Collected data entries
-------------------------

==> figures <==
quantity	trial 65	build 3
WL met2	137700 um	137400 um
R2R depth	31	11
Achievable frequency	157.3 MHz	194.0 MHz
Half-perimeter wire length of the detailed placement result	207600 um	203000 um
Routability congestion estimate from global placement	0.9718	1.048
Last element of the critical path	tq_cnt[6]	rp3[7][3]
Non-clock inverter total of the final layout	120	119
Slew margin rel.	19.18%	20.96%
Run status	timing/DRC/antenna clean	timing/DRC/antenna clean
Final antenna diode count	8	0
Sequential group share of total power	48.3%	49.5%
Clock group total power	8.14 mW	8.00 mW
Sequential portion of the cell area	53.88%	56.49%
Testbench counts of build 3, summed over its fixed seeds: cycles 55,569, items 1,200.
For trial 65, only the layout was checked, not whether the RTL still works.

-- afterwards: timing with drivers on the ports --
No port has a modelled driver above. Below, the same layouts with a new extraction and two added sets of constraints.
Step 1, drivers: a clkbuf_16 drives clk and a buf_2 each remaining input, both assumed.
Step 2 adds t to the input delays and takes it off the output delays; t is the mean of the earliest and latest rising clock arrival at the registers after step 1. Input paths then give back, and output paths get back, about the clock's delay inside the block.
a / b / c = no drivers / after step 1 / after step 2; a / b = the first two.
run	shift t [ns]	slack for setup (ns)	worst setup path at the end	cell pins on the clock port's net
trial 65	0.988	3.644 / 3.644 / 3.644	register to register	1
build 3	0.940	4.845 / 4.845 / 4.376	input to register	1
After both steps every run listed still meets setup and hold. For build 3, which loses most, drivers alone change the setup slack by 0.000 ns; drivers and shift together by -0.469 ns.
This is an optimization exercise on Yosys and OpenROAD, whose aim is small area, not a production implementation. Function was checked by simulation only, so behaviour that the tests miss may differ from the original.

## flow/design.v (module list and top-level ports; edited modules follow where they fit)
// module stc_cos_q: 262 lines
// module stc_cos_sm: 10 lines
// module stc_cos_rom: 6 lines
// module stc_voct_b: 70 lines
// module stc_voct_s: 70 lines
// module stc_voct_r: 1030 lines
// module stc_voct_rom: 213 lines
// module stc_mul1: 573 lines
// module stc_mul2: 641 lines
// module stc_osc_core: 113 lines
module stc_osc_core (
    input  wire        clk,
    input  wire        rst,
    input  wire [1:0]  cmd,
    input  wire [63:0] ciw,
    output wire [15:0] sample_out,
    output wire        status
);
  // ...
==> flow/run.sh <==
#!/bin/bash
# synth_recipe.tcl (not shown) runs the flow's synth.tcl, then flattens the netlist and writes it again
# the make line also repeats each setting of config.mk as NAME=value (left out here)
make -C /OpenROAD-flow-scripts/flow DESIGN_CONFIG=/design/flow/config.mk WORK_HOME=/design/flow/orfs CLKGATE_MAP_FILE= SYNTH_SCRIPT=/design/flow/synth_recipe.tcl finish
==> flow/config.mk <==
export PLATFORM = sky130hd
export DESIGN_NAME = stc_osc_core
export DESIGN_NICKNAME = stc_osc_core
export VERILOG_FILES = /design/flow/design.v
export SDC_FILE = /design/flow/constraint.sdc
export NUM_CORES = 4
export LEC_CHECK = 0
export ABC_AREA = 1
export CAP_MARGIN = 20
export CORE_MARGIN = 2
export CORE_UTILIZATION = 55
export SLEW_MARGIN = 20
export SYNTH_MEMORY_MAX_BITS = 65536
==> flow/constraint.sdc <==
create_clock -name core_clock -period 26.0 [get_ports {clk}]
set_input_delay 5.2000 -clock core_clock [delete_from_list [all_inputs] [get_ports {clk}]]
set_output_delay 5.2000 -clock core_clock [all_outputs]
set_load 0.01 [all_outputs]
Context: an optimization exercise on an open-source flow, tuned for small area. The choices shown serve that exercise and are no tape-out recipe. Function was checked by simulation only, so behaviour that the tests miss may differ from the original. No activity file was given, so power comes from the tool's default toggle rates.

Design yay0_dec, start of the top module:
module yay0_dec (
    input  wire        clk,
    input  wire        rst,         
    input  wire        start,       
    input  wire [31:0] base,        
    input  wire [31:0] in_len,      
    input  wire [31:0] out_cap,     
    output wire        busy,
    output wire        done,        
    output wire [3:0]  err,         
    output wire [31:0] size,        
    output reg         in_re,
    output wire [31:0] in_addr,
    input  wire [7:0]  in_rdata,
    output reg         out_we,
    output wire [31:0] out_waddr,
    output wire [7:0]  out_wdata,
    output reg         out_re,
    output wire [31:0] out_raddr,
    input  wire [7:0]  out_rdata
);
clock: 8.0 ns
lec_check: 0
abc_area: 1
cap_margin: 20
core_margin: 2
core_utilization: 60
cts_buf_list: sky130_fd_sc_hd__clkbuf_4
slew_margin: 20
run.sh (not shown) runs the stock make flow with config.mk's settings and CLKGATE_MAP_FILE= SYNTH_SCRIPT=/design/flow/synth_recipe.tcl, a recipe that flattens the netlist after the stock synthesis.
Change:
ABC_AREA = unset   (was 1)
CORE_UTILIZATION = 40   (was 60)
CTS_BUF_LIST = unset   (was sky130_fd_sc_hd__clkbuf_4)
=> Clock skew falls by 59 ps; combinational power falls by about 2%; non-clock buffer count rises by 17; sequential power stays flat; register-to-register slack is worse by 580 ps; global-route usage falls by 16 points; critical path depth is unchanged; final area rises by 3.6%.

---

Another version of the RTL of yay0_dec (not shown whole).
Size: ~1000 cells after synthesis, ~270 flip-flops, about 260 I/O pins, about 0.010 mm² of cells after synthesis.
Settings: LEC_CHECK=0, ABC_AREA=1, CAP_MARGIN=20, CORE_MARGIN=2, CORE_UTILIZATION=40, GPL_TIMING_DRIVEN=0, SLEW_MARGIN=20; clock period 8.0 ns.
standard.sh (not shown) runs the stock make flow with config.mk's settings and CLKGATE_MAP_FILE= SYNTH_SCRIPT=/design/flow/synth_recipe.tcl, a recipe that flattens the netlist after the stock synthesis.
==> flow/flow/run.sh <==
#!/bin/bash
# The standard layout with three changes:
#  - synthesis maps the logic with an area-only ABC script (flow/synth.tcl);
#  - the port buffers are made from the smallest buffer cell;
#  - the clock tree uses larger clusters and no dummy loads.
# Each make run's full output is in its own log in this folder.
set -euo pipefail
export AREA_ABC_SCRIPT=$PWD/flow/abc_area.script
bash standard.sh "SYNTH_SCRIPT=$PWD/flow/synth.tcl" synth > synth.log 2>&1
bash standard.sh REMOVE_ABC_BUFFERS=1 "BUFFER_PORTS_ARGS=-buffer_cell sky130_fd_sc_hd__buf_1" \
  "CTS_ARGS=-sink_clustering_enable -repair_clock_nets -dont_use_dummy_load -sink_clustering_size 16 -sink_clustering_max_diameter 60 -buf_list sky130_fd_sc_hd__clkbuf_8" \
  finish > layout.log 2>&1
==> flow/flow/abc_area.script <==
strash
dch -f
amap
topo
==> flow/flow/synth.tcl <==
# synth_recipe.tcl (the standard synthesis) with one change: ABC maps the logic
# with the area-only script in abc_area.script beside this file. The flip-flops
# are mapped before ABC runs, so the registers are the standard synthesis's.
proc synth {args} { yosys synth -nofsm -noshare {*}$args }
proc abc {args} {
  set i [lsearch -exact $args -script]
  if { $i >= 0 } { lset args [expr { $i + 1 }] $::env(AREA_ABC_SCRIPT) }
  yosys abc {*}$args
}
source $::env(SCRIPTS_DIR)/synth.tcl
# left out here: clear keep_hierarchy, flatten, clean up, hide names made inside functions, write 1_2_yosys.v
The first run ran to the end with no violations.
Rerun with:
--- a/flow/flow/run.sh
+++ b/flow/flow/run.sh
@@ -10 +10 @@
-bash standard.sh REMOVE_ABC_BUFFERS=1 "BUFFER_PORTS_ARGS=-buffer_cell sky130_fd_sc_hd__buf_1" \
+bash standard.sh "BUFFER_PORTS_ARGS=-buffer_cell sky130_fd_sc_hd__buf_1" \
- GPL_TIMING_DRIVEN: 0 -> unset
Result:
- cell area is about the same
- global-route usage grows by 1.5 points
- maximum frequency stays flat
- die area is unchanged
- core utilization rises by 0.11 points
- non-clock buffer count goes up by 12
- routed wire length grows by 5.9%
- power went up by 0.98%
- final cell count rises by 0.83%
- area after synthesis is unchanged
Background: an optimization exercise with open tools, aiming at small area, a short achievable clock period and few clock cycles. Do not read the settings as production practice. No driver is modelled on the clock port, so clocking that relies on it looks cheaper here than on a real chip. Power is estimated from default activity; no workload was simulated.

Design blabel2_enc, start of the top module:
module blabel2_enc (
    input  wire        clk,
    input  wire        rst,
    input  wire        reg_wr,
    input  wire [7:0]  reg_addr,
    input  wire [31:0] reg_wdata,
    output wire [31:0] reg_rdata,
    output wire        busy,
    output wire        done,
    output wire        error,
    output wire        pix_req,
    output wire [15:0] pix_x,
    output wire [15:0] pix_y,
    input  wire        pix_ack,
    input  wire [7:0]  pix_r,
    input  wire [7:0]  pix_g,
    input  wire [7:0]  pix_b,
    output wire        out_valid,
    output reg  [7:0]  out_data,
    output wire        out_last,
    input  wire        out_ready
);
clock: 10.0 ns
lec_check: 0
cap_margin: 20
core_margin: 2
core_utilization: 40
setup_slack_margin: 4.9
slew_margin: 20
standard.sh (not shown) runs the stock make flow with config.mk's settings and CLKGATE_MAP_FILE= SYNTH_SCRIPT=/design/flow/synth_recipe.tcl, a recipe that flattens the netlist after the stock synthesis.
==> flow/flow/run.sh <==
#!/bin/bash
# Own layout flow: the standard ORFS flow (standard.sh) with
#  - synthesis through flow/synth.tcl (per-module ABC scripts, hierarchy kept
#    through ABC and flattened after, as synth_recipe.tcl does),
#  - port buffers of a given cell (BUFFER_PORTS_ARGS) instead of the default,
#  - clock tree options (CTS_ARGS) in place of ORFS's, and a post-CTS step
#    (flow/post_cts.tcl, if present) that upsizes clock buffers with slow edges.
# The make output goes to flow_make.log; ORFS keeps each step's log under orfs/logs.
set -euo pipefail
here=$(pwd)
export OWN_ABC_SCRIPT=$here/flow/abc_area.script

export OWN_CLK_SLEW_LIMIT_PS=90
bash standard.sh SYNTH_SCRIPT=$here/flow/synth.tcl SYNTH_HIERARCHICAL=1 \
  "BUFFER_PORTS_ARGS=-buffer_cell sky130_fd_sc_hd__buf_1" \
  "CTS_ARGS=-sink_clustering_enable -repair_clock_nets -buf_list sky130_fd_sc_hd__clkbuf_4 -dont_use_dummy_load"  "POST_CTS_TCL=$here/flow/post_cts.tcl" \
  finish > $here/flow_make.log 2>&1
==> flow/flow/abc_area.script <==
strash
ifraig
scorr
dc2
strash
dch -f
amap
topo
==> flow/flow/post_cts.tcl <==
# After CTS: upsize any clock buffer whose output slew (placement parasitics)
# exceeds a limit, so every flip-flop clock pin keeps a fast edge, then
# legalize the placement again.
estimate_parasitics -placement
set limit [expr {$::env(OWN_CLK_SLEW_LIMIT_PS) * 1e-3}]
set resized 0
foreach inst [get_cells -filter "ref_name == sky130_fd_sc_hd__clkbuf_4"] {
  set out [get_pins -of_objects $inst -filter "direction == output"]
  if {[get_property $out slew_max] > $limit} {
    replace_cell $inst [get_lib_cells sky130_fd_sc_hd__clkbuf_8]
    incr resized
  }
}
puts "own post-CTS hook: upsized $resized clock buffers"
if {$resized > 0} {
  detailed_placement
  estimate_parasitics -placement
}
==> flow/flow/synth.tcl <==
# The standard flow's synthesis (synth_recipe.tcl) with one change: ABC maps every module
# with the area-oriented script OWN_ABC_SCRIPT instead of ORFS's speed script
# (the register read port is written as one-gate modules, each mapped on its
# own). Registers are mapped before ABC runs, so they are the same as the standard flow's.
proc synth {args} { yosys synth -nofsm -noshare {*}$args }
proc abc {args} {
  set i [lsearch -exact $args -script]
  set args [lreplace $args [expr {$i+1}] [expr {$i+1}] $::env(OWN_ABC_SCRIPT)]
  yosys abc {*}$args
}
source $::env(SCRIPTS_DIR)/synth.tcl
# left out here: clear keep_hierarchy, flatten, clean up, hide names made inside functions, write 1_2_yosys.v
Change:
--- a/flow/design.v
+++ b/flow/design.v
@@ -46,18 +46,15 @@
     wire        j_autocut = sh[0];    
     reg         j_inverse;
     reg  [7:0]  j_img;
     wire [15:0] j_width = info_h;
     wire        j_cal   = info_t[3];
     reg  [2:0]  phase;
     reg  [3:0]  pos;
-    wire        start;
-    reg         start_d;
     reg         shfull;
-    reg         lastb;       
     reg  [15:0] col;
     reg  [10:0] cnt;         
     reg  [8:0]  sh;
     wire [4:0] h_img5 = height_r[7:3];
     reg        tape_hit;
     always @(*) begin
         case (cfg_tape[2:0])
@@ -130,26 +127,23 @@
         .cfg    ({cfg_inverse, cfg_autocut, cfg_tape}),
         .width  (width_r),
         .height (height_r),
         .status ({st_errcode, 1'b0, error, st_done, active}),
         .err    (error),
         .info_h (info_h),
         .info_t (info_t),
-        .rdata  (reg_rdata),
-        .wr     (reg_wr),
-        .wd0    (reg_wdata[0]),
-        .busy   (active),
-        .start  (start)
+        .rdata  (reg_rdata)
     );
+    wire start = reg_wr && (reg_addr == A_CTRL) && reg_wdata[0] && !active;
     wire        lead_zero = !j_cal && j_img[4];
     wire [2:0]  lead_sum  = pos[2:0] + j_img[3:1];
     wire        lead_end  = j_cal ? (pos[2:0] == 3'd4) : (lead_sum == 3'd0);
     wire [10:0] cnt_inc  = cnt + 11'd1;
     wire [15:0] col_inc  = col + 16'd1;
-    wire        col_end  = (cnt[2:0] == 3'd7) && lastb;
+    wire        col_end  = (cnt[2:0] == 3'd7) && (cnt_inc[10:3] == j_img);
     wire        img_last = (cnt[10:3] == 8'd0);
     wire        rec_end  = (phase == P_IMG) ? (img_last && (j_cal || pos == 4'd15))
                                             : (pos == 4'd15);
     wire [2:0]  next_rec = more ? P_G : P_TERM;
     always @(posedge clk) begin
         if (rst) begin
             cfg_tape    <= 4'd0;
@@ -195,65 +189,57 @@
                              end
                     default: ;
                 endcase
             end
         end
     end
     always @(posedge clk) begin
-        start_d <= start;
-        lastb   <= (cnt[10:3] + 8'd1 == j_img);
         if (start) begin
-            info_t <= cfg_tape;
-            info_h <= job_ok ? width_r : height_r;
-        end
-        if (emit) begin
-            if (phase == P_LEN || phase == P_PRE || rec_end)
-                pos <= 4'd0;
-            else
-                pos <= pos + 4'd1;
-        end
-        if (start)
-            cnt <= 11'd112;
-        else if (emit && phase == P_PRE)
-            cnt <= pre_end ? 11'd0 : cnt_inc;
-        else if (fetch)
-            cnt <= col_end ? 11'd0 : cnt_inc;
-        if (start_d) begin
+            info_t    <= cfg_tape;
+            info_h    <= job_ok ? width_r : height_r;
             sh[0]     <= cfg_autocut;
             j_inverse <= cfg_inverse;
             j_img     <= height_r[10:3];
+            cnt       <= 11'd112;
             col       <= 16'd0;
             shfull    <= 1'b0;
         end else begin
+            if (emit) begin
+                if (phase == P_LEN || phase == P_PRE || rec_end)
+                    pos <= 4'd0;
+                else
+                    pos <= pos + 4'd1;
+            end
             if (emit && phase == P_IMG)
                 shfull <= 1'b0;
             else if (fetch && cnt[2:0] == 3'd7)
                 shfull <= 1'b1;
-            if (fetch) begin
+            if (emit && phase == P_PRE) begin
+                cnt <= pre_end ? 11'd0 : cnt_inc;
+            end else if (fetch) begin
                 sh <= {sh[7:0], ink};
-                if (col_end)
+                if (col_end) begin
+                    cnt <= 11'd0;
                     col <= col_inc;
+                end else
+                    cnt <= cnt_inc;
             end
         end
     end
 endmodule
 module blabel2_rd (
     input  wire [7:0]  addr,
     input  wire [5:0]  cfg,
     input  wire [15:0] width,
     input  wire [15:0] height,
     input  wire [5:0]  status,
     input  wire        err,
     input  wire [15:0] info_h,
     input  wire [3:0]  info_t,
-    output wire [31:0] rdata,
-    input  wire        wr,
-    input  wire        wd0,
-    input  wire        busy,
-    output wire        start
+    output wire [31:0] rdata
 );
     genvar g;
     wire [1:0] n76, n51;
     wire n04, w10, x42, x42e, z3;
     generate
         for (g = 0; g < 2; g = g + 1) begin : g_n
             blabel2_g_nor2 u_n76 (.a(addr[7]), .b(addr[6]), .y(n76[g]));    
@@ -290,19 +276,14 @@
             blabel2_g_nand4 u_sei (.a(n76[g / 2]), .b(n51[g / 2]), .c(w10), .d(x42e), .y(sei_n[g]));     
         end
         for (g = 0; g < 2; g = g + 1) begin : g_s2
             blabel2_g_nand4 u_s04 (.a(n76[g]), .b(n51[g]), .c(n04), .d(x42), .y(s04_n[g]));   
             blabel2_g_nand4 u_sse (.a(n76[g]), .b(n51[g]), .c(w10), .d(z3), .y(sse_n[g]));    
         end
     endgenerate
-    wire z32, s00_n, wok;
-    blabel2_g_nor2  u_z32 (.a(addr[3]), .b(addr[2]), .y(z32));
-    blabel2_g_nand4 u_s00 (.a(n76[1]), .b(n51[1]), .c(n04), .d(z32), .y(s00_n));
-    blabel2_g_and3b u_wok (.an(busy), .b(wr), .c(wd0), .y(wok));
-    blabel2_g_nor2b u_st  (.a(s00_n), .bn(wok), .y(start));
     generate
         for (g = 0; g < 6; g = g + 1) begin : g_lo6
             wire ncfg, ws;
             blabel2_g_inv   u_c (.a(cfg[g]), .y(ncfg));
             blabel2_g_o22a  u_x (.a1(swh_n[g / 4]), .a2(mwh[g]), .b1(sse_n[g / 3]), .b2(mse[g]), .x(ws));
             blabel2_g_o21ai u_o (.a1(s04_n[g / 3]), .a2(ncfg), .b1(ws), .y(rdata[g]));
         end
What happened: Setup slack gains 43 ps. Die area goes down slightly. Synthesized cell count fell by a few percent. Sequential power shrinks by roughly a tenth. Total power is lower by a quarter to a third. Routed wire length shrinks slightly. Critical path depth went down by 1. Global-route usage is lower by 0.25 points. Flip-flop and latch count is lower by 2. Design area came out lower slightly. Maximum frequency went up slightly. Via count fell slightly. Clock skew falls by 5.4 ps.
No run of this note included a check of the RTL's function; only the layout flow was run.

==> static timing again, ports no longer ideal <==
No port has a modelled driver above. Below, the same layouts with a new extraction and two added sets of constraints.
Step 1 sets driving cells, clkbuf_16 on the clock port and buf_2 on the other inputs (assumed; they add their load-dependent delay and slew).
Step 2 also shifts input and output timing later by t, the mid clock arrival at the registers, as if the neighbouring blocks saw the same clock.
Three values: ideal ports, drivers, drivers and shift; two values: the first two.
run | shift t [ns] | setup WS [ns] | worst setup path at the end | worst register clock-pin slew, ns | cell pins on the clock port's net
the first run | 0.453 | 4.898 / 4.832 / 4.832 | input to output | 0.09 / 0.09 | 1
the second run | 0.440 | 4.941 / 4.844 / 4.773 | input to register | 0.09 / 0.09 | 1
After both steps setup and hold are still met in every run listed. For the second run, which loses most, drivers alone change the setup slack by -0.097 ns; drivers and shift together by -0.168 ns.
Context: an optimization exercise on an open-source flow, tuned for small area. The choices shown serve that exercise and are no tape-out recipe.
No activity file was given, so power comes from the tool's default toggle rates.

==> inputs of job 3613 <==
==> flow/design.v <==
module x10_ctrl (
    input  wire       clk,
    input  wire       load,
    input  wire [2:0] cfg_sel,
    input  wire [2:0] cfg_max,
    input  wire [2:0] cfg_mult,
    input  wire [1:0] cfg_idle,
    input  wire       act_valid,
    input  wire [2:0] act_unit,
    input  wire       act_on,
    input  wire       slow_tick,
    output reg        od_valid,
    output wire [2:0] od_slot,
    output wire [2:0] mux_slot
);
    reg       m3, m4;
    reg [2:0] scan_mult;
    reg [1:0] idle_mode;
    reg [4:1] cam;
    reg       scan;
    reg [3:0] tcnt;
    assign mux_slot = {cam[4], cam[2] | cam[3], cam[1] | cam[3]};
    assign od_slot  = mux_slot;
    wire idle_scan = (idle_mode == 2'd0);
    wire idle_prio = (idle_mode == 2'd1);
    wire       low   = !(cam[4] | cam[3] | cam[2]);           
    wire [4:1] prev_c = {low & m4, cam[4] | (low & m3 & !m4), cam[3] | (low & !m3), cam[2]};
    wire [4:1] next_c = {cam[3] & m4, cam[2] & m3, cam[1],
                         !(cam[1] | cam[2] | cam[3]) | (cam[2] & !m3) | (cam[3] & !m4)};
    wire [4:1] u_hot = {act_unit == 3'd4, act_unit == 3'd3, act_unit == 3'd2, act_unit == 3'd1};
    wire act_row = act_valid && (act_unit != 3'd0) &&
                   !(u_hot[3] && !m3) && !(u_hot[4] && !m4);
    reg [4:1] nx_cam;
    reg       nx_scan;
    reg [3:0] nx_tcnt;
    always @(*) begin
        nx_cam  = cam;
        nx_scan = scan;
        nx_tcnt = tcnt;
        if (act_row) begin
            case ({act_unit, act_on})
                {3'd5, 1'b1}: nx_scan = 1'b1;
                {3'd5, 1'b0}: begin nx_scan = 1'b0; nx_cam = 4'b0000; end
                {3'd6, 1'b1}: begin nx_scan = 1'b0; nx_cam = prev_c; end
                {3'd6, 1'b0}: begin nx_scan = 1'b0; nx_cam = next_c; end
                default:
                    if (act_on) begin
                        nx_scan = 1'b0;
                        nx_cam  = u_hot;
                    end else if (cam == u_hot) begin
                        if (idle_scan) nx_scan = 1'b1;
                        else if (idle_prio) begin nx_scan = 1'b0; nx_cam = 4'b0001; end
                    end
            endcase
            if (!(nx_scan && scan))
                nx_tcnt = 4'd0;
        end else if (slow_tick) begin
            if (scan ? (tcnt[2:0] == scan_mult) : (tcnt == 4'd12)) begin
                nx_tcnt = 4'd0;
                if (scan)
                    nx_cam = next_c;
                else if (idle_scan)
                    nx_scan = 1'b1;
                else if (idle_prio)
                    nx_cam = 4'b0001;
            end else begin
                nx_tcnt = tcnt + 4'd1;
            end
        end
    end
    always @(posedge clk) begin
        if (load) begin
            m3        <= cfg_max[2] | cfg_max[0];
            m4        <= cfg_max[2];
            scan_mult <= cfg_mult;
            idle_mode <= cfg_idle;
            tcnt      <= 4'd0;
            cam       <= (cfg_idle == 2'd1) ? 4'b0001 :
                         {cfg_sel == 3'd4, cfg_sel == 3'd3, cfg_sel == 3'd2, cfg_sel == 3'd1};
            scan      <= (cfg_idle == 2'd0);
            od_valid  <= 1'b1;
        end else begin
            cam       <= nx_cam;
            scan      <= nx_scan;
            tcnt      <= nx_tcnt;
            od_valid  <= (nx_cam != cam);
        end
    end
endmodule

-------------------------

Can you repeat, word for word, every line above from the one containing "z32, s00_n, wok;" down to the one containing "wire ncfg, ws;", including both?

-    wire z32, s00_n, wok;
-    blabel2_g_nor2  u_z32 (.a(addr[3]), .b(addr[2]), .y(z32));
-    blabel2_g_nand4 u_s00 (.a(n76[1]), .b(n51[1]), .c(n04), .d(z32), .y(s00_n));
-    blabel2_g_and3b u_wok (.an(busy), .b(wr), .c(wd0), .y(wok));
-    blabel2_g_nor2b u_st  (.a(s00_n), .bn(wok), .y(start));
     generate
         for (g = 0; g < 6; g = g + 1) begin : g_lo6
             wire ncfg, ws;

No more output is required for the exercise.